◆ **Study material**:
<file path="src/bmp_stream_pixel_decoder_macros.svh">
// Assertion macros used by the top-level decoder file.
// Each macro expects signals named clk and rst_n in the enclosing scope.
`ifndef BMP_STREAM_PIXEL_DECODER_MACROS_SVH
`define BMP_STREAM_PIXEL_DECODER_MACROS_SVH

// Consequent must hold in the same cycle as the antecedent.
`define BMP_ASSERT_NOW(label, ante, cons, msg) \
  label: assert property (@(posedge clk) disable iff (!rst_n) (ante) |-> (cons)) \
    else $error(msg);

// Consequent must hold in the cycle after the antecedent.
`define BMP_ASSERT_NEXT(label, ante, cons, msg) \
  label: assert property (@(posedge clk) disable iff (!rst_n) (ante) |=> (cons)) \
    else $error(msg);

`endif

</file>
<file path="src/bmp_dec_pkg.sv">
`timescale 1ns / 1ps

package bmp_dec_pkg;

  // Field widths of the two channels.
  localparam int STATUS_W = 3;
  localparam int COORD_W  = 12;
  localparam int CHAN_W   = 8;

  // Result codes.
  typedef enum logic [STATUS_W-1:0] {
    ST_PIXEL     = 3'd0,
    ST_COMPLETE  = 3'd1,
    ST_BAD_SIG   = 3'd2,
    ST_HDR_SIZE  = 3'd3,
    ST_COMPRESS  = 3'd4,
    ST_DEPTH     = 3'd5,
    ST_TRUNCATED = 3'd6,
    ST_TOO_LARGE = 3'd7
  } status_t;

  // One result item.
  typedef struct packed {
    status_t             status;
    logic [COORD_W-1:0]  pixel_x;
    logic [COORD_W-1:0]  pixel_y;
    logic [CHAN_W-1:0]   red;
    logic [CHAN_W-1:0]   green;
    logic [CHAN_W-1:0]   blue;
    logic [CHAN_W-1:0]   alpha;
    logic                last_pixel;
  } result_t;

  // File format constants.
  localparam logic [15:0] SIGNATURE      = 16'h4D42;
  localparam logic [31:0] HLEN_40        = 32'd40;
  localparam logic [31:0] HLEN_52        = 32'd52;
  localparam logic [31:0] HLEN_56        = 32'd56;
  localparam logic [31:0] COMP_RGB       = 32'd0;
  localparam logic [31:0] COMP_BITFIELDS = 32'd3;
  localparam logic [15:0] BPP_24         = 16'd24;
  localparam logic [15:0] BPP_32         = 16'd32;
  localparam logic [7:0]  ALPHA_OPAQUE   = 8'd255;

endpackage

</file>
<file path="src/bmp_dec_if.sv">
`timescale 1ns / 1ps

// Byte input channel.
interface bmp_dec_in_if import bmp_dec_pkg::*; ();
  logic              valid;
  logic              ready;
  logic              func;
  logic [CHAN_W-1:0] data_byte;

  modport source (output valid, output func, output data_byte, input ready);
  modport sink   (input valid, input func, input data_byte, output ready);
endinterface

// Result channel.
interface bmp_dec_out_if import bmp_dec_pkg::*; ();
  logic               valid;
  logic               ready;
  logic [STATUS_W-1:0] status;
  logic [COORD_W-1:0] pixel_x;
  logic [COORD_W-1:0] pixel_y;
  logic [CHAN_W-1:0]  red;
  logic [CHAN_W-1:0]  green;
  logic [CHAN_W-1:0]  blue;
  logic [CHAN_W-1:0]  alpha;
  logic               last_pixel;

  modport source (output valid, output status, output pixel_x, output pixel_y,
                  output red, output green, output blue, output alpha,
                  output last_pixel, input ready);
  modport sink   (input valid, input status, input pixel_x, input pixel_y,
                  input red, input green, input blue, input alpha,
                  input last_pixel, output ready);
endinterface

</file>
<file path="src/bmp_stream_pixel_decoder.sv">
// A result is pushed into the result queue as its byte is accepted, behind earlier results.
// Throughput: one byte per cycle; the header parser and pixel unpacker update once per byte,
// and a two-entry result queue lets input flow while a result waits and stalls it when full.
// Reset (rst_n low, synchronous): parser returns to the file header phase, queue empties.
// An end-of-file item restarts the parser the same way, and reports unless it was halted.
`timescale 1ns / 1ps

`include "bmp_stream_pixel_decoder_macros.svh"

module bmp_stream_pixel_decoder import bmp_dec_pkg::*; #(
  parameter int MAX_WIDTH  = 4096,
  parameter int MAX_HEIGHT = 4096
) (
  input  logic          clk,
  input  logic          rst_n,
  bmp_dec_in_if.sink    in_ch,
  bmp_dec_out_if.source out_ch
);

  logic    accept;
  logic    full;
  logic    res_valid;
  result_t res;
  logic    q_valid;
  result_t q_data;

  // Input handshake: take a byte whenever the result queue has room.
  assign in_ch.ready = ~full;
  assign accept      = in_ch.valid && in_ch.ready;

  bmp_dec_core #(
    .MAX_WIDTH  (MAX_WIDTH),
    .MAX_HEIGHT (MAX_HEIGHT)
  ) u_core (
    .clk       (clk),
    .rst_n     (rst_n),
    .accept    (accept),
    .in_func   (in_ch.func),
    .in_byte   (in_ch.data_byte),
    .res_valid (res_valid),
    .res       (res)
  );

  bmp_dec_obuf u_obuf (
    .clk       (clk),
    .rst_n     (rst_n),
    .push      (res_valid),
    .push_data (res),
    .full      (full),
    .out_valid (q_valid),
    .out_ready (out_ch.ready),
    .out_data  (q_data)
  );

  // Result channel.
  assign out_ch.valid      = q_valid;
  assign out_ch.status     = q_data.status;
  assign out_ch.pixel_x    = q_data.pixel_x;
  assign out_ch.pixel_y    = q_data.pixel_y;
  assign out_ch.red        = q_data.red;
  assign out_ch.green      = q_data.green;
  assign out_ch.blue       = q_data.blue;
  assign out_ch.alpha      = q_data.alpha;
  assign out_ch.last_pixel = q_data.last_pixel;

  // Checks.
  `BMP_ASSERT_NOW(a_full_has_output, !in_ch.ready, out_ch.valid, "queue full without output")
  `BMP_ASSERT_NEXT(a_full_holds, !in_ch.ready && !out_ch.ready, !in_ch.ready, "queue lost entry")
  `BMP_ASSERT_NOW(a_status_fields_zero, out_ch.valid && out_ch.status != ST_PIXEL,
    out_ch.pixel_x == '0 && out_ch.pixel_y == '0 && out_ch.alpha == '0 &&
    out_ch.last_pixel == 1'b0, "status item carries pixel data")
  `BMP_ASSERT_NOW(a_accept_no_overflow, res_valid, !full, "result pushed into full queue")

endmodule

</file>
<file path="src/bmp_dec_core.sv">
`timescale 1ns / 1ps

module bmp_dec_core import bmp_dec_pkg::*; #(
  parameter int MAX_WIDTH  = 4096,
  parameter int MAX_HEIGHT = 4096
) (
  input  logic              clk,
  input  logic              rst_n,
  input  logic              accept,
  input  logic              in_func,
  input  logic [CHAN_W-1:0] in_byte,
  output logic              res_valid,
  output result_t           res
);

  localparam int CW = $clog2(MAX_WIDTH + 1);
  localparam int RW = $clog2(MAX_HEIGHT + 1);

  typedef enum logic [7:0] {
    PH_FILE  = 8'b0000_0001,
    PH_ISIZE = 8'b0000_0010,
    PH_IBODY = 8'b0000_0100,
    PH_SKIP  = 8'b0000_1000,
    PH_PIXEL = 8'b0001_0000,
    PH_PAD   = 8'b0010_0000,
    PH_DONE  = 8'b0100_0000,
    PH_HALT  = 8'b1000_0000
  } phase_t;

  // Replace one byte lane of a 32-bit word.
  function automatic logic [31:0] put_byte32(input logic [31:0] word,
                                             input logic [1:0] lane,
                                             input logic [7:0] b);
    logic [31:0] w;
    w = word;
    w[lane*8 +: 8] = b;
    return w;
  endfunction

  phase_t        phase_r, phase_nxt;
  logic [31:0]   pos_r, pos_nxt;
  logic          sig_bad_r, sig_bad_nxt;
  logic [31:0]   offset_r, offset_nxt;
  logic [31:0]   hlen_r, hlen_nxt;
  logic [31:0]   width_raw_r, width_raw_nxt;
  logic [31:0]   height_raw_r, height_raw_nxt;
  logic [15:0]   bits_r, bits_nxt;
  logic [31:0]   comp_r, comp_nxt;
  logic [RW-1:0] height_r, height_nxt;
  logic          bottom_up_r, bottom_up_nxt;
  logic          four_r, four_nxt;
  logic [CW-1:0] col_r, col_nxt;
  logic [RW-1:0] row_r, row_nxt;
  logic [1:0]    bip_r, bip_nxt;
  logic [1:0]    pad_r, pad_nxt;
  logic [23:0]   partial_r, partial_nxt;

  logic [31:0]   pos_inc;
  logic [1:0]    lane_a;
  logic [31:0]   hlen_full;
  logic [31:0]   h_mag;
  logic [CW-1:0] width_c;
  logic [CW-1:0] col_p1;
  logic [RW-1:0] row_p1;
  logic [23:0]   cur_pix;
  logic [7:0]    alpha_c;
  logic [1:0]    last_byte;
  logic [31:0]   x_full;
  logic [31:0]   y_full;

  // Header field helpers.
  assign pos_inc   = (pos_r == 32'hFFFF_FFFF) ? pos_r : pos_r + 32'd1;
  assign lane_a    = pos_r[1:0] + 2'd2;
  assign hlen_full = put_byte32(hlen_r, lane_a, in_byte);
  assign h_mag     = height_raw_r[31] ? (~height_raw_r + 32'd1) : height_raw_r;
  assign width_c   = width_raw_r[CW-1:0];
  assign col_p1    = col_r + CW'(1);
  assign row_p1    = row_r + RW'(1);
  assign last_byte = four_r ? 2'd3 : 2'd2;
  assign x_full    = 32'(col_r);
  assign y_full    = bottom_up_r ? (32'(height_r) - 32'd1 - 32'(row_r)) : 32'(row_r);

  // Current pixel with the incoming byte merged in.
  always_comb begin
    cur_pix = partial_r;
    alpha_c = ALPHA_OPAQUE;
    if (bip_r == 2'd3) begin
      alpha_c = in_byte;
    end else begin
      cur_pix[bip_r*8 +: 8] = in_byte;
    end
  end

  // Next state and result for the accepted item.
  always_comb begin
    phase_nxt      = phase_r;
    pos_nxt        = pos_r;
    sig_bad_nxt    = sig_bad_r;
    offset_nxt     = offset_r;
    hlen_nxt       = hlen_r;
    width_raw_nxt  = width_raw_r;
    height_raw_nxt = height_raw_r;
    bits_nxt       = bits_r;
    comp_nxt       = comp_r;
    height_nxt     = height_r;
    bottom_up_nxt  = bottom_up_r;
    four_nxt       = four_r;
    col_nxt        = col_r;
    row_nxt        = row_r;
    bip_nxt        = bip_r;
    pad_nxt        = pad_r;
    partial_nxt    = partial_r;
    res_valid      = 1'b0;
    res            = '0;

    if (accept && in_func) begin
      // End of file: report unless halted, and return to the reset state.
      if (phase_r == PH_DONE) begin
        res_valid  = 1'b1;
        res.status = ST_COMPLETE;
      end else if (phase_r != PH_HALT) begin
        res_valid  = 1'b1;
        res.status = ST_TRUNCATED;
      end
      phase_nxt      = PH_FILE;
      pos_nxt        = '0;
      sig_bad_nxt    = 1'b0;
      offset_nxt     = '0;
      hlen_nxt       = '0;
      width_raw_nxt  = '0;
      height_raw_nxt = '0;
      bits_nxt       = '0;
      comp_nxt       = '0;
      height_nxt     = '0;
      bottom_up_nxt  = 1'b0;
      four_nxt       = 1'b0;
      col_nxt        = '0;
      row_nxt        = '0;
      bip_nxt        = '0;
      pad_nxt        = '0;
      partial_nxt    = '0;
    end else if (accept) begin
      pos_nxt = pos_inc;
      case (phase_r)
        PH_FILE: begin
          if ((pos_r == 32'd0 && in_byte != SIGNATURE[7:0]) ||
              (pos_r == 32'd1 && in_byte != SIGNATURE[15:8])) begin
            sig_bad_nxt = 1'b1;
          end
          if (pos_r >= 32'd10 && pos_r <= 32'd13) begin
            offset_nxt = put_byte32(offset_r, lane_a, in_byte);
          end
          if (pos_r >= 32'd13) begin
            if (sig_bad_nxt) begin
              phase_nxt  = PH_HALT;
              res_valid  = 1'b1;
              res.status = ST_BAD_SIG;
            end else begin
              phase_nxt = PH_ISIZE;
            end
          end
        end
        PH_ISIZE: begin
          hlen_nxt = hlen_full;
          if (pos_r >= 32'd17) begin
            if (hlen_full == HLEN_40 || hlen_full == HLEN_52 || hlen_full == HLEN_56) begin
              phase_nxt = PH_IBODY;
            end else begin
              phase_nxt  = PH_HALT;
              res_valid  = 1'b1;
              res.status = ST_HDR_SIZE;
            end
          end
        end
        PH_IBODY: begin
          if (pos_r >= 32'd18 && pos_r <= 32'd21) begin
            width_raw_nxt = put_byte32(width_raw_r, lane_a, in_byte);
          end else if (pos_r >= 32'd22 && pos_r <= 32'd25) begin
            height_raw_nxt = put_byte32(height_raw_r, lane_a, in_byte);
          end else if (pos_r == 32'd28 || pos_r == 32'd29) begin
            bits_nxt[pos_r[0]*8 +: 8] = in_byte;
          end else if (pos_r >= 32'd30 && pos_r <= 32'd33) begin
            comp_nxt = put_byte32(comp_r, lane_a, in_byte);
          end
          // Header complete: judge compression, depth and size in turn.
          if (pos_r >= 32'd13 + hlen_r) begin
            if (comp_r != COMP_RGB && comp_r != COMP_BITFIELDS) begin
              phase_nxt  = PH_HALT;
              res_valid  = 1'b1;
              res.status = ST_COMPRESS;
            end else if (bits_r != BPP_24 && bits_r != BPP_32) begin
              phase_nxt  = PH_HALT;
              res_valid  = 1'b1;
              res.status = ST_DEPTH;
            end else if (width_raw_r > 32'(MAX_WIDTH) || h_mag > 32'(MAX_HEIGHT)) begin
              phase_nxt  = PH_HALT;
              res_valid  = 1'b1;
              res.status = ST_TOO_LARGE;
            end else begin
              height_nxt    = h_mag[RW-1:0];
              bottom_up_nxt = ~height_raw_r[31];
              four_nxt      = (bits_r == BPP_32);
              if (width_raw_r == 32'd0 || h_mag == 32'd0) begin
                phase_nxt = PH_DONE;
              end else if (pos_inc < offset_r) begin
                phase_nxt = PH_SKIP;
              end else begin
                phase_nxt = PH_PIXEL;
              end
            end
          end
        end
        PH_SKIP: begin
          if (pos_inc >= offset_r) begin
            phase_nxt = PH_PIXEL;
          end
        end
        PH_PIXEL: begin
          if (bip_r != last_byte) begin
            partial_nxt = cur_pix;
            bip_nxt     = bip_r + 2'd1;
          end else begin
            // Pixel complete: emit it and advance the raster position.
            res_valid      = 1'b1;
            res.status     = ST_PIXEL;
            res.pixel_x    = x_full[COORD_W-1:0];
            res.pixel_y    = y_full[COORD_W-1:0];
            res.red        = cur_pix[23:16];
            res.green      = cur_pix[15:8];
            res.blue       = cur_pix[7:0];
            res.alpha      = alpha_c;
            res.last_pixel = (col_p1 == width_c) && (row_p1 == height_r);
            partial_nxt    = '0;
            bip_nxt        = '0;
            if (col_p1 >= width_c) begin
              col_nxt = '0;
              row_nxt = row_p1;
              pad_nxt = four_r ? 2'd0 : width_raw_r[1:0];
              if (!four_r && width_raw_r[1:0] != 2'd0) begin
                phase_nxt = PH_PAD;
              end else if (row_p1 == height_r) begin
                phase_nxt = PH_DONE;
              end else begin
                phase_nxt = PH_PIXEL;
              end
            end else begin
              col_nxt = col_p1;
            end
          end
        end
        PH_PAD: begin
          pad_nxt = pad_r - 2'd1;
          if (pad_r == 2'd1) begin
            phase_nxt = (row_r == height_r) ? PH_DONE : PH_PIXEL;
          end
        end
        default: begin
        end
      endcase
    end
  end

  // State registers.
  always_ff @(posedge clk) begin
    if (!rst_n) begin
      phase_r      <= PH_FILE;
      pos_r        <= '0;
      sig_bad_r    <= 1'b0;
      offset_r     <= '0;
      hlen_r       <= '0;
      width_raw_r  <= '0;
      height_raw_r <= '0;
      bits_r       <= '0;
      comp_r       <= '0;
      height_r     <= '0;
      bottom_up_r  <= 1'b0;
      four_r       <= 1'b0;
      col_r        <= '0;
      row_r        <= '0;
      bip_r        <= '0;
      pad_r        <= '0;
      partial_r    <= '0;
    end else begin
      phase_r      <= phase_nxt;
      pos_r        <= pos_nxt;
      sig_bad_r    <= sig_bad_nxt;
      offset_r     <= offset_nxt;
      hlen_r       <= hlen_nxt;
      width_raw_r  <= width_raw_nxt;
      height_raw_r <= height_raw_nxt;
      bits_r       <= bits_nxt;
      comp_r       <= comp_nxt;
      height_r     <= height_nxt;
      bottom_up_r  <= bottom_up_nxt;
      four_r       <= four_nxt;
      col_r        <= col_nxt;
      row_r        <= row_nxt;
      bip_r        <= bip_nxt;
      pad_r        <= pad_nxt;
      partial_r    <= partial_nxt;
    end
  end

endmodule

</file>
<file path="src/bmp_dec_obuf.sv">
`timescale 1ns / 1ps

module bmp_dec_obuf import bmp_dec_pkg::*; (
  input  logic    clk,
  input  logic    rst_n,
  input  logic    push,
  input  result_t push_data,
  output logic    full,
  output logic    out_valid,
  input  logic    out_ready,
  output result_t out_data
);

  result_t    ent_r [2];
  logic       wr_ptr_r, wr_ptr_nxt;
  logic       rd_ptr_r, rd_ptr_nxt;
  logic [1:0] cnt_r, cnt_nxt;
  logic       pop;

  // Two-entry result queue: the parser keeps running while one result waits.
  assign out_valid = (cnt_r != 2'd0);
  assign full      = (cnt_r == 2'd2);
  assign pop       = out_valid && out_ready;
  assign out_data  = ent_r[rd_ptr_r];

  always_comb begin
    wr_ptr_nxt = push ? ~wr_ptr_r : wr_ptr_r;
    rd_ptr_nxt = pop ? ~rd_ptr_r : rd_ptr_r;
    case ({push, pop})
      2'b10:   cnt_nxt = cnt_r + 2'd1;
      2'b01:   cnt_nxt = cnt_r - 2'd1;
      default: cnt_nxt = cnt_r;
    endcase
  end

  always_ff @(posedge clk) begin
    if (!rst_n) begin
      wr_ptr_r <= 1'b0;
      rd_ptr_r <= 1'b0;
      cnt_r    <= '0;
    end else begin
      wr_ptr_r <= wr_ptr_nxt;
      rd_ptr_r <= rd_ptr_nxt;
      cnt_r    <= cnt_nxt;
    end
  end

  // Entry storage.
  always_ff @(posedge clk) begin
    if (push) begin
      ent_r[wr_ptr_r] <= push_data;
    end
  end

endmodule

</file>
<file path="src/flat_wrapper.sv">
// flat-port wrapper written by rule: the top's interface ports become plain ports
module bmp_stream_pixel_decoder_flat import bmp_dec_pkg::*;
#(
  parameter int MAX_WIDTH  = 4096,
  parameter int MAX_HEIGHT = 4096
)
  (clk, rst_n, in_ch_valid, in_ch_func, in_ch_data_byte, in_ch_ready, out_ch_valid, out_ch_status, out_ch_pixel_x, out_ch_pixel_y, out_ch_red, out_ch_green, out_ch_blue, out_ch_alpha, out_ch_last_pixel, out_ch_ready);
  bmp_dec_in_if in_ch_i ();
  bmp_dec_out_if out_ch_i ();
  input  logic clk;
  input  logic rst_n;
  input wire logic [$bits(in_ch_i.valid)-1:0] in_ch_valid;
  input wire logic [$bits(in_ch_i.func)-1:0] in_ch_func;
  input wire logic [$bits(in_ch_i.data_byte)-1:0] in_ch_data_byte;
  output wire logic [$bits(in_ch_i.ready)-1:0] in_ch_ready;
  output wire logic [$bits(out_ch_i.valid)-1:0] out_ch_valid;
  output wire logic [$bits(out_ch_i.status)-1:0] out_ch_status;
  output wire logic [$bits(out_ch_i.pixel_x)-1:0] out_ch_pixel_x;
  output wire logic [$bits(out_ch_i.pixel_y)-1:0] out_ch_pixel_y;
  output wire logic [$bits(out_ch_i.red)-1:0] out_ch_red;
  output wire logic [$bits(out_ch_i.green)-1:0] out_ch_green;
  output wire logic [$bits(out_ch_i.blue)-1:0] out_ch_blue;
  output wire logic [$bits(out_ch_i.alpha)-1:0] out_ch_alpha;
  output wire logic [$bits(out_ch_i.last_pixel)-1:0] out_ch_last_pixel;
  input wire logic [$bits(out_ch_i.ready)-1:0] out_ch_ready;
  assign in_ch_i.valid = in_ch_valid;
  assign in_ch_i.func = in_ch_func;
  assign in_ch_i.data_byte = in_ch_data_byte;
  assign in_ch_ready = in_ch_i.ready;
  assign out_ch_valid = out_ch_i.valid;
  assign out_ch_status = out_ch_i.status;
  assign out_ch_pixel_x = out_ch_i.pixel_x;
  assign out_ch_pixel_y = out_ch_i.pixel_y;
  assign out_ch_red = out_ch_i.red;
  assign out_ch_green = out_ch_i.green;
  assign out_ch_blue = out_ch_i.blue;
  assign out_ch_alpha = out_ch_i.alpha;
  assign out_ch_last_pixel = out_ch_i.last_pixel;
  assign out_ch_i.ready = out_ch_ready;
  bmp_stream_pixel_decoder #(.MAX_WIDTH(MAX_WIDTH), .MAX_HEIGHT(MAX_HEIGHT)) u_core (.clk(clk), .rst_n(rst_n), .in_ch(in_ch_i), .out_ch(out_ch_i));
endmodule
</file>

◆ **About this task**:
Wherever the word "path" appears in the listing above, copy that line.

◆ **Answer area**:
<file path="src/bmp_stream_pixel_decoder_macros.svh">
<file path="src/bmp_dec_pkg.sv">
<file path="src/bmp_dec_if.sv">
<file path="src/bmp_stream_pixel_decoder.sv">
<file path="src/bmp_dec_core.sv">
<file path="src/bmp_dec_obuf.sv">
<file path="src/flat_wrapper.sv">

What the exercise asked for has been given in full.